Open Source

Qwen3.6-27B IQ4_XS FULL VRAM with 110k context

Reverting a single commit saves 16GB VRAM users 0.4GB model size.

Deep Dive

A developer named cHunter789 has identified and fixed a regression in the Qwen3.6-27B model's IQ4_XS quantization that inflated its file size from 14.7GB to 15.1GB, breaking compatibility with 16GB VRAM GPUs. The culprit was a single llama.cpp commit (1dab5f5a44) that hardcoded attn_qkv layer quantizations to a minimum of Q5_K, increasing the model's footprint.

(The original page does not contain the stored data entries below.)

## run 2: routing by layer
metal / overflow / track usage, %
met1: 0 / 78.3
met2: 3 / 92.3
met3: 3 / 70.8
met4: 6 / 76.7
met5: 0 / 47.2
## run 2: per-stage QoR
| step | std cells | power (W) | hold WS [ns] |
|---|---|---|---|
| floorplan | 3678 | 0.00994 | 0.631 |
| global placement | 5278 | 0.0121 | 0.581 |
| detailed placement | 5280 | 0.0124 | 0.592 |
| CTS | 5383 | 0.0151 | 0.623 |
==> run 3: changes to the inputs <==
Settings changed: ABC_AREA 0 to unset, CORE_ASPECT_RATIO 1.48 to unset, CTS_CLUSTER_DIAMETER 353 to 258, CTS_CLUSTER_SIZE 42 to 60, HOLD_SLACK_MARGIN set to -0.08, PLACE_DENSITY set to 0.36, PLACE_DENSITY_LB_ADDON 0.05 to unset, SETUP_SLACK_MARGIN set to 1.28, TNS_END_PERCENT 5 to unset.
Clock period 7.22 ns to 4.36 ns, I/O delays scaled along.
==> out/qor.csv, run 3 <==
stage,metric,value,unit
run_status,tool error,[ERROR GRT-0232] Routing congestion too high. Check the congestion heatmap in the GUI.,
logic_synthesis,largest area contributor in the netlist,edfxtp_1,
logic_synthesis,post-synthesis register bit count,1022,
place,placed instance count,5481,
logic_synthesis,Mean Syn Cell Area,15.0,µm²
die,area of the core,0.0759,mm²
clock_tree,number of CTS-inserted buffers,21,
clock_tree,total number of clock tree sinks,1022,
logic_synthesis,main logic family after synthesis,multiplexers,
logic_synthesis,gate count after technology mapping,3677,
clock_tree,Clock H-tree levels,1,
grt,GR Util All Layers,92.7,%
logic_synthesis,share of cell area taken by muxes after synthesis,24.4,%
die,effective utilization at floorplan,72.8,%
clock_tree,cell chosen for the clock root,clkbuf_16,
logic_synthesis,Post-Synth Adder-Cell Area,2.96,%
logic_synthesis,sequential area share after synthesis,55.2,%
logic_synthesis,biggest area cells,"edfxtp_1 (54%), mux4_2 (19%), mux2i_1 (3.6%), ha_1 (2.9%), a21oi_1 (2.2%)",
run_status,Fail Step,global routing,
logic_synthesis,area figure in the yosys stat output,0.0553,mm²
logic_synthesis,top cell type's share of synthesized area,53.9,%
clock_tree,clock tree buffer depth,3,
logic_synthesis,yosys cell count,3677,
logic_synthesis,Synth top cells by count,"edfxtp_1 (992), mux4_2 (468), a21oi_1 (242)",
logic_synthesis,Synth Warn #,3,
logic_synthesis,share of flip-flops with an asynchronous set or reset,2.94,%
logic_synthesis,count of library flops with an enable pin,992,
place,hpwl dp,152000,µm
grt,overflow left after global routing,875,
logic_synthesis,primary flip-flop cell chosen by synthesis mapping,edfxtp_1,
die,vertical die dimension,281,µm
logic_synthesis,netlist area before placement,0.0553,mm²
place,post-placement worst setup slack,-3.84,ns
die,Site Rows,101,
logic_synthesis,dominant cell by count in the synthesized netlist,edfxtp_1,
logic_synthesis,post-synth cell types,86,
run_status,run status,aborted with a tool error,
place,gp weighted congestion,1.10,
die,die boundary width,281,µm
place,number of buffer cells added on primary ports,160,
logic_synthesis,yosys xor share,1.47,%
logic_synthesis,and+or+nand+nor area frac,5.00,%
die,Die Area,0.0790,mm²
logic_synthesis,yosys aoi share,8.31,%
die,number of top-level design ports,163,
== job 9430 ==
Design uart_top, start of the top module:
module  uart_top(
								input  clk,
								input  rst_n,
								input  din,
								input sw8,
								output  reg  [23:0] pic_out,
								output  reg [16:0] addr,
								output  reg wr_ram,
								output  tx,
								output  reg pic_done,    
								output  reg  pic_download,    
								output  reg [7:0] rgb_led
								);
==> flow/config.mk <==
export PLATFORM = sky130hd
export DESIGN_NAME = uart_top
export DESIGN_NICKNAME = uart_top
export VERILOG_FILES = /design/flow/design.v
export SDC_FILE = /design/flow/constraint.sdc
export NUM_CORES = 4
export LEC_CHECK = 0
export CAP_MARGIN = 30
export CORE_MARGIN = 4
export CORE_UTILIZATION = 61
export CTS_CLUSTER_DIAMETER = 260
export GPL_ROUTABILITY_DRIVEN = 1
export GPL_TIMING_DRIVEN = 0
export PLACE_DENSITY_LB_ADDON = 0.07
export SLEW_MARGIN = 20
==> flow/constraint.sdc <==
create_clock -name core_clock -period 3.42 [get_ports {clk}]
set_input_delay 0.6840 -clock core_clock [delete_from_list [all_inputs] [get_ports {clk}]]
set_output_delay 0.6840 -clock core_clock [all_outputs]
set_load 0.01 [all_outputs]
run.sh (not shown) runs the stock make flow with config.mk's settings and CLKGATE_MAP_FILE=.
Job 9430 did not stop at any stage, and its layout met the timing, design-rule and antenna checks.
[inputs] job 4821 vs job 9430
Settings: PLACE_DENSITY_LB_ADDON removed (was 0.07); PLACE_DENSITY newly set to 0.61; CORE_MARGIN changed from 4 to 2; CORE_UTILIZATION changed from 61 to 68; GPL_TIMING_DRIVEN changed from 0 to 1; the clock period (ns, I/O delays scaled along) changed from 3.42 to 2.16.
Results
- | met3 wire length | job 4821 vs job 9430 | 26% higher |
- Every stage of job 4821 finished as expected; the final checks, on the other hand, flagged negative setup slack, which means the layout fails.
- Delta (job 4821 minus job 9430): peak supply drop now sits higher; clock buffer count in the final layout +5; vertical extent of the die saw a decrease.
--- input diff job 4821..job 718 ---
Settings: SETUP_SLACK_MARGIN: unset -> -0.19; PLACE_DENSITY: 0.61 -> unset; CORE_UTILIZATION: 68 -> 72; the clock period (ns, I/O delays scaled along): 2.16 -> 2.69.
Findings:
- Layout checks on job 718: not met. Flow itself completed; violations: negative setup slack.
- Job 718 against job 4821: clock share of power fell 0.4 points; register-to-register slack rose 0.28 ns.
- Summary of job 718 over job 4821: global-route wire length before repair picked up an extra about 14%; fmax -0.021 GHz.
===== design/flow/config.mk =====
export PLATFORM = sky130hd
export DESIGN_NAME = DataAggregator
export DESIGN_NICKNAME = DataAggregator
export VERILOG_FILES = /design/flow/design.v
export SDC_FILE = /design/flow/constraint.sdc
export NUM_CORES = 4
export LEC_CHECK = 0
export CAP_MARGIN = 20
export CORE_MARGIN = 2
export CORE_UTILIZATION = 58
export CTS_CLUSTER_DIAMETER = 344
export CTS_CLUSTER_SIZE = 28
export PLACE_DENSITY = 0.6
export SLEW_MARGIN = 20
export TNS_END_PERCENT = 5

===== design/flow/constraint.sdc =====
create_clock -name core_clock -period 5.99 [get_ports {clk}]
set_input_delay 1.1980 -clock core_clock [delete_from_list [all_inputs] [get_ports {clk}]]
set_output_delay 1.1980 -clock core_clock [all_outputs]
set_load 0.01 [all_outputs]

===== design/flow/design.v =====
module DataAggregator(
           clk, reset, bit1, bit2, bit3, bit4, read_index_yaxis, read_index_xaxis,
           out_data_yaxis, out_data_xaxis, finished
       );
localparam MODE_WAIT_START = 0;
localparam MODE_WAIT_CHANNEL = 1;
localparam MODE_WAIT_DATA = 2;
localparam MODE_ASSIGN_DATA = 3;
input clk, reset;
input bit1, bit2, bit3, bit4;  
input [6:0] read_index_yaxis, read_index_xaxis;
output [15:0] out_data_yaxis;  
output [15:0] out_data_xaxis;  
output finished;
reg [15:0] data_yaxis [0:127];
reg [15:0] data_xaxis [0:127];
reg [15:0] bit1_data_buffer, bit2_data_buffer, bit3_data_buffer, bit4_data_buffer;
reg [3:0] bit1_data_buffer_index, bit2_data_buffer_index, bit3_data_buffer_index, bit4_data_buffer_index;
reg [4:0] data_index_yaxis1, data_index_yaxis2, data_index_yaxis3, data_index_yaxis4;
reg [4:0] data_index_xaxis1, data_index_xaxis2, data_index_xaxis3, data_index_xaxis4;
reg data_yaxis1_valid, data_yaxis2_valid, data_yaxis3_valid, data_yaxis4_valid;
reg data_xaxis1_valid, data_xaxis2_valid, data_xaxis3_valid, data_xaxis4_valid;
reg channel_bit1, channel_bit2, channel_bit3, channel_bit4;
reg [1:0] mode_bit1, mode_bit2, mode_bit3, mode_bit4;
wire data_yaxis_valid, data_xaxis_valid;
integer i;
always @(posedge clk) begin
    if (reset) begin
        for (i = 0; i < 128; i = i + 1) begin
            data_yaxis[i] <= 0;
            data_xaxis[i] <= 0;
        end
        bit1_data_buffer <= 0;
        bit2_data_buffer <= 0;
        bit3_data_buffer <= 0;
        bit4_data_buffer <= 0;
        bit1_data_buffer_index <= 0;
        bit2_data_buffer_index <= 0;
        bit3_data_buffer_index <= 0;
        bit4_data_buffer_index <= 0;
        data_index_yaxis1 <= 31;
        data_index_yaxis2 <= 31;
        data_index_yaxis3 <= 31;
        data_index_yaxis4 <= 31;
        data_index_xaxis1 <= 31;
        data_index_xaxis2 <= 31;
        data_index_xaxis3 <= 31;
        data_index_xaxis4 <= 31;
        data_yaxis1_valid <= 0;
        data_yaxis2_valid <= 0;
        data_yaxis3_valid <= 0;
        data_yaxis4_valid <= 0;
        data_xaxis1_valid <= 0;
        data_xaxis2_valid <= 0;
        data_xaxis3_valid <= 0;
        data_xaxis4_valid <= 0;
        channel_bit1 <= 0;
        channel_bit2 <= 0;
        channel_bit3 <= 0;
        channel_bit4 <= 0;
        mode_bit1 <= MODE_WAIT_START;
        mode_bit2 <= MODE_WAIT_START;
        mode_bit3 <= MODE_WAIT_START;
        mode_bit4 <= MODE_WAIT_START;
    end else begin
        if (mode_bit1 == MODE_WAIT_START) begin
            if (bit1) begin
                mode_bit1 <= MODE_WAIT_CHANNEL;
            end
        end else if (mode_bit1 == MODE_WAIT_CHANNEL) begin
            channel_bit1 <= bit1;
            mode_bit1 <= MODE_WAIT_DATA;
            bit1_data_buffer_index <= 15;
        end else if (mode_bit1 == MODE_WAIT_DATA) begin
            bit1_data_buffer[bit1_data_buffer_index] <= bit1;
            if (bit1_data_buffer_index >= 1) begin
                bit1_data_buffer_index <= bit1_data_buffer_index - 1;
            end else begin
                mode_bit1 <= MODE_ASSIGN_DATA;
            end
        end else if (mode_bit1 == MODE_ASSIGN_DATA) begin
            mode_bit1 <= MODE_WAIT_START;
            if (channel_bit1 == 0) begin  
                data_yaxis[data_index_yaxis1] <= bit1_data_buffer;
                if (data_index_yaxis1 >= 1) begin
                    data_index_yaxis1 <= data_index_yaxis1 - 1;
                    data_yaxis1_valid <= 0;
                end else begin
                    data_index_yaxis1 <= 31;
                    data_yaxis1_valid <= 1;
                end
            end else begin  
                data_yaxis[32 + data_index_yaxis2] <= bit1_data_buffer;
                if (data_index_yaxis2 >= 1) begin
                    data_index_yaxis2 <= data_index_yaxis2 - 1;
                    data_yaxis2_valid <= 0;
                end else begin
                    data_index_yaxis2 <= 31;
                    data_yaxis2_valid <= 1;
                end
            end
        end
        if (mode_bit2 == MODE_WAIT_START) begin
            if (bit2) begin
                mode_bit2 <= MODE_WAIT_CHANNEL;
            end
        end else if (mode_bit2 == MODE_WAIT_CHANNEL) begin
            channel_bit2 <= bit2;
            mode_bit2 <= MODE_WAIT_DATA;
            bit2_data_buffer_index <= 15;
        end else if (mode_bit2 == MODE_WAIT_DATA) begin
            bit2_data_buffer[bit2_data_buffer_index] <= bit2;
            if (bit2_data_buffer_index >= 1) begin
                bit2_data_buffer_index <= bit2_data_buffer_index - 1;
            end else begin
                mode_bit2 <= MODE_ASSIGN_DATA;
            end
        end else if (mode_bit2 == MODE_ASSIGN_DATA) begin
            mode_bit2 <= MODE_WAIT_START;
            if (channel_bit2 == 0) begin  
                data_yaxis[64 + data_index_yaxis3] <= bit2_data_buffer;
                if (data_index_yaxis3 >= 1) begin
                    data_index_yaxis3 <= data_index_yaxis3 - 1;
                    data_yaxis3_valid <= 0;
                end else begin
                    data_index_yaxis3 <= 31;
                    data_yaxis3_valid <= 1;
                end
            end else begin  
                data_yaxis[96 + data_index_yaxis4] <= bit2_data_buffer;
                if (data_index_yaxis4 >= 1) begin
                    data_index_yaxis4 <= data_index_yaxis4 - 1;
                    data_yaxis4_valid <= 0;
                end else begin
                    data_index_yaxis4 <= 31;
                    data_yaxis4_valid <= 1;
                end
            end
        end
        if (mode_bit3 == MODE_WAIT_START) begin
            if (bit3) begin
                mode_bit3 <= MODE_WAIT_CHANNEL;
            end
        end else if (mode_bit3 == MODE_WAIT_CHANNEL) begin
            channel_bit3 <= bit3;
            mode_bit3 <= MODE_WAIT_DATA;
            bit3_data_buffer_index <= 15;
        end else if (mode_bit3 == MODE_WAIT_DATA) begin
            bit3_data_buffer[bit3_data_buffer_index] <= bit3;
            if (bit3_data_buffer_index >= 1) begin
                bit3_data_buffer_index <= bit3_data_buffer_index - 1;
            end else begin
                mode_bit3 <= MODE_ASSIGN_DATA;
            end
        end else if (mode_bit3 == MODE_ASSIGN_DATA) begin
            mode_bit3 <= MODE_WAIT_START;
            if (channel_bit3 == 0) begin  
                data_xaxis[data_index_xaxis1] <= bit3_data_buffer;
                if (data_index_xaxis1 >= 1) begin
                    data_index_xaxis1 <= data_index_xaxis1 - 1;
                    data_xaxis1_valid <= 0;
                end else begin
                    data_index_xaxis1 <= 31;
                    data_xaxis1_valid <= 1;
                end
            end else begin  
                data_xaxis[32 + data_index_xaxis2] <= bit3_data_buffer;
                if (data_index_xaxis2 >= 1) begin
                    data_index_xaxis2 <= data_index_xaxis2 - 1;
                    data_xaxis2_valid <= 0;
                end else begin
                    data_index_xaxis2 <= 31;
                    data_xaxis2_valid <= 1;
                end
            end
        end
        if (mode_bit4 == MODE_WAIT_START) begin
            if (bit4) begin
                mode_bit4 <= MODE_WAIT_CHANNEL;
            end
        end else if (mode_bit4 == MODE_WAIT_CHANNEL) begin
            channel_bit4 <= bit4;
            mode_bit4 <= MODE_WAIT_DATA;
            bit4_data_buffer_index <= 15;
        end else if (mode_bit4 == MODE_WAIT_DATA) begin
            bit4_data_buffer[bit4_data_buffer_index] <= bit4;
            if (bit4_data_buffer_index >= 1) begin
                bit4_data_buffer_index <= bit4_data_buffer_index - 1;
            end else begin
                mode_bit4 <= MODE_ASSIGN_DATA;
            end
        end else if (mode_bit4 == MODE_ASSIGN_DATA) begin
            mode_bit4 <= MODE_WAIT_START;
            if (channel_bit4 == 0) begin  
                data_xaxis[64 + data_index_xaxis3] <= bit4_data_buffer;
                if (data_index_xaxis3 >= 1) begin
                    data_index_xaxis3 <= data_index_xaxis3 - 1;
                    data_xaxis3_valid <= 0;
                end else begin
                    data_index_xaxis3 <= 31;
                    data_xaxis3_valid <= 1;
                end
            end else begin  
                data_xaxis[96 + data_index_xaxis4] <= bit4_data_buffer;
                if (data_index_xaxis4 >= 1) begin
                    data_index_xaxis4 <= data_index_xaxis4 - 1;
                    data_xaxis4_valid <= 0;
                end else begin
                    data_index_xaxis4 <= 31;
                    data_xaxis4_valid <= 1;
                end
            end
        end
    end
end
assign out_data_yaxis = data_yaxis[read_index_yaxis];
assign out_data_xaxis = data_xaxis[read_index_xaxis];
assign data_yaxis_valid = (data_yaxis1_valid && data_yaxis2_valid && data_yaxis3_valid && data_yaxis4_valid);
assign data_xaxis_valid = (data_xaxis1_valid && data_xaxis2_valid && data_xaxis3_valid && data_xaxis4_valid);
assign finished = (data_yaxis_valid && data_xaxis_valid);
endmodule

===== design/flow/run.sh =====
#!/bin/bash
# the make line also repeats each setting of config.mk as NAME=value (left out here)
make -C /OpenROAD-flow-scripts/flow DESIGN_CONFIG=/design/flow/config.mk WORK_HOME=/design/flow/orfs CLKGATE_MAP_FILE= finish

==> results of run 1 <==
-- routing by layer --
metal	wire length, microns	global-route usage, %	share of wire (%)	up-vias
met4	12100	6.44	2.3	16
met2	244000	47.6	47	4148
met5	84	0	0.016	-
met1	216000	46.0	41	54800
met3	49700	6.47	9.5	521
li1	-	-	-	43600
-- layout make-up --
type | count | share of cell area (%)
Sequential cell | 4244 | 61.2
Antenna cell | 12 | 0.0146
Clock inverter | 1 | 0.00790
Tap cell | 4387 | 2.67
Timing Repair Buffer | 578 | 2.66
Clock buffer | 291 | 2.40
Multi-Input combinational cell | 6730 | 30.9
Inverter | 38 | 0.0693
-- metrics by stage --
step | hold WS [ps] | utilization [%]
floorplan | 408 | -
global placement | 424 | 60.3
detailed placement | 441 | 60.3
CTS | 469 | 61.8
global route | 496 | 61.8
finish | 469 | 61.8
==> deck_impl_summary.md, run 1 <==
Key Metrics from the Run

Status
  • Outcome: no timing/DRC/antenna violations

Floorplan
  • Io pins: ~53
  • Die area: approximately 340,000 sq um
  • Die Span Y: 582 microns
  • Total core area: between 300,000 and 400,000 sq um
  • Row count: around 210
  • Starting Density: between 50% and 60%
  • Die Span X: between 500 and 600 microns

Timing
  • Setup_tns: 0 ps
  • RSZ-0062 raised after global routing: false
  • Final worst slack: about 190 ps
  • Period Utilization, post-route: a little over nine tenths
  • Fin crit period: between 5000 and 6000 ps
  • Max-slew violations: 0
  • Worst Tran Pin Value: approximately 1100 ps
  • Clk_skew: 34.5 ps
  • Max_slew headroom: between 20 and 25%
  • Setup violators final: 0
  • Fmax: about 170 MHz
  • Count of final hold-check violations: 0

Finish
  • Combinational gate area: 63,700 sq um
  • # nets final: around 12,000
  • Register area: 126,000 sq um
  • Post-Layout Cell Count: ~16,000
  • Fillers: 24,200
  • Syn-to-layout area delta: 6.07%
  • Fin area: 206,000 sq um

Detailed routing
  • Overall routed net length: about 520,000 microns
  • DRT Pass-1 Iters: 5
  • # DRC: 0
  • Vias per inst: approximately 6.3
  • DRT antenna net count: 0
  • Wire per inst: between 30 and 40 microns
  • Via count: 103,000
  • DRT iter0 DRCs: about 12,000

Run
  • Max Cap Viol: 0
  • Tool warnings: around 57

Critical path
  • R2R Path End: data_yaxis[48][12]$_SDFFCE_PN0P_
  • Critical path's top delay family: multiplexers
  • R2R Path Start: mode_bit1[0]$_DFF_P_
  • Reg2reg path depth: 6
  • R2R setup slack: just under 2000 ps
  • Most frequent CP cell: mux4_2
  • Crit. Startpoint: read_index_xaxis[0]
  • Critical path cell sequence: buf_8, buf_12, buf_4, mux4_2, mux4_2, mux4_2, mux2_2, clkdlybuf4s50_1
  • CP Max Fanout: 12
  • Arrival time at the worst endpoint: between 4000 and 5000 ps
  • Max stage delay cell, worst path: mux4_2
  • CP Depth: 8
  • CP max stage delay: 650 ps
  • Crit. End Element: output port
  • Setup CP Type: input port to output port
  • End of the critical path: out_data_xaxis[13]
  • Req. time, crit path: around 4800 ps
  • Setup crit start kind: input port
  • Buffers and inverters on the worst path: 4

Global routing
  • Pin count of the biggest net entering global routing: between 80 and 90
  • Total GRT Usage: a little under a third
  • First-pass GRT wire length: around 750,000 microns
  • Initial antenna violation count: 58
  • Grt ovf: 0
  • Vias in the first global route: roughly 100k

Clocking
  • Total clock sinks: 4,244
  • Clock slew at reported path FFs: around 110 ps
  • Clk Latency, worst-skew pair: ~950 ps
  • CTS tree: done
  • Clock buffer depth: 4
  • Total CTS buffers: approximately 170
  • Setup repair bufs after CTS: 0
  • CTS resizes: 0
  • H-tree levels: 4
  • Clk root buf: clkbuf_16
  • Hold Buf Count CTS: 0

Pwr
  • Power share of the clock group: around 28%
  • P_seq: 34,100 uW
  • Max power group: registers
  • Total Power: ~54,000 uW
  • LEAKAGE: roughly 0.07 uW
  • Clock Power: between 10,000 and 15,000 uW
  • Logic gate share of total power: under 10%
  • Net Switching: approximately 12,000 uW
  • PD cells: 260 nW/um^2
  • Sw frac: about 23%
  • Seq pwr share: 63.6%
  • Comb pwr: 4620 uW
  • P_int: ~41,000 uW
  • VDD IR-drop max: slightly above 0.0003 V

Synth
  • Synthesized area per cell: about 16 sq um
  • Yosys Chip Area: 194,000 sq um
  • AO/OA Area Share: less than 1%
  • Dominant cell area share: 63.4%
  • Post-Syn Area: around 190,000 sq um
  • Post-Syn Instances: about 12,000
  • Post-synth regs: between 4,000 and 5,000
  • Yosys cell types: approximately 65
  • Primary FF master, synth: edfxtp_1
  • Ys Warns: 1
  • Most common library cells after synthesis: and2_1 (4,097), edfxtp_1 (4,096), mux4_2 (1,344)
  • Synth area leader: edfxtp_1
  • Sequential cell area fraction in the yosys report: roughly 65%
  • XOR/XNOR Area Share: less than 1%
  • Count leader, synth: and2_1
  • Main logic family: multiplexers
  • And+or+nand+nor area frac: 15.8%
  • Asr flop ratio synth: 0%
  • Mux area share: between 10% and 20%
  • EDFF count, synth: roughly 4,100
  • Ys cells: around 12,000
  • Cell area leaders: edfxtp_1 (63%), mux4_2 (16%), and2_1 (13%)
  • Nets at Floorplan: 12,200
  • Adders+Majority by Area: less than 1%

Place
  • IO Port Bufs: roughly 52
  • DP Wirelength: between 300,000 and 400,000 microns
  • Placer's final routability congestion estimate: roughly 0.84
  • Placed Area: between 200,000 and 250,000 sq um
  • Placed cells: around 16,000
  • Pre-CTS WS: roughly 220 ps

Worst hold path
  • WHS Endpoint: mode_bit1[0]$_DFF_P_
  • Hold_sp: mode_bit1[3]$_DFF_P_
  • Hold Crit Class: flip-flop to flip-flop
  • Worst Hold Depth: 2
==> inputs of run 2 (changes only) <==
Settings changed: CAP_MARGIN 20 to 40, CORE_UTILIZATION 58 to 72, CTS_CLUSTER_DIAMETER 344 to 392, CTS_CLUSTER_SIZE 28 to unset, PLACE_DENSITY 0.6 to unset, PLACE_DENSITY_LB_ADDON set to 0.29, SETUP_SLACK_MARGIN set to 0.01, TNS_END_PERCENT 5 to unset.
Clock period 5.99 ns to 4.47 ns, I/O delays scaled along.
==> run 2 against run 1 <==
Effect of this change:
- combinational power up 44%
- wire length up 4.2%
- synthesized cell count stayed put
- non-clock buffer count rose by 223
- global-route usage is 8.7 points higher
- sequential cell count unchanged
- largest cell class unchanged
- now fails the layout checks on setup timing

By reverting this commit and restoring the original IQ4_XS layer quantization, cHunter789 produced a custom GGUF that returns the model to its previous 14.7GB size.

Benchmarks show the custom model achieves a perplexity of 7.3804 ± 0.0276 at 65k context with q8_0 cache, virtually identical to the standard 15.1GB version's 7.3765 ± 0.0276. The fix is critical for users with 16GB VRAM cards, as the IQ4_XS format is described as a "unicorn"—the only viable quantization for running a 27B model at decent context sizes on such hardware. The custom model is available on Hugging Face as cHunter789/Qwen3.6-27B-i1-IQ4_XS-GGUF.

Key Points
  • A llama.cpp commit (1dab5f5a44) inflated Qwen3.6-27B's IQ4_XS GGUF from 14.7GB to 15.1GB by forcing attn_qkv layers to Q5_K minimum.
  • cHunter789's custom fix reverts the commit, restoring the 14.7GB model with near-identical perplexity (7.3804 vs 7.3765).
  • The IQ4_XS format is the only viable option for running 27B models on 16GB VRAM with decent context for coding tasks.

Why It Matters

Restores 27B model access for 16GB VRAM users, critical for local AI coding and inference.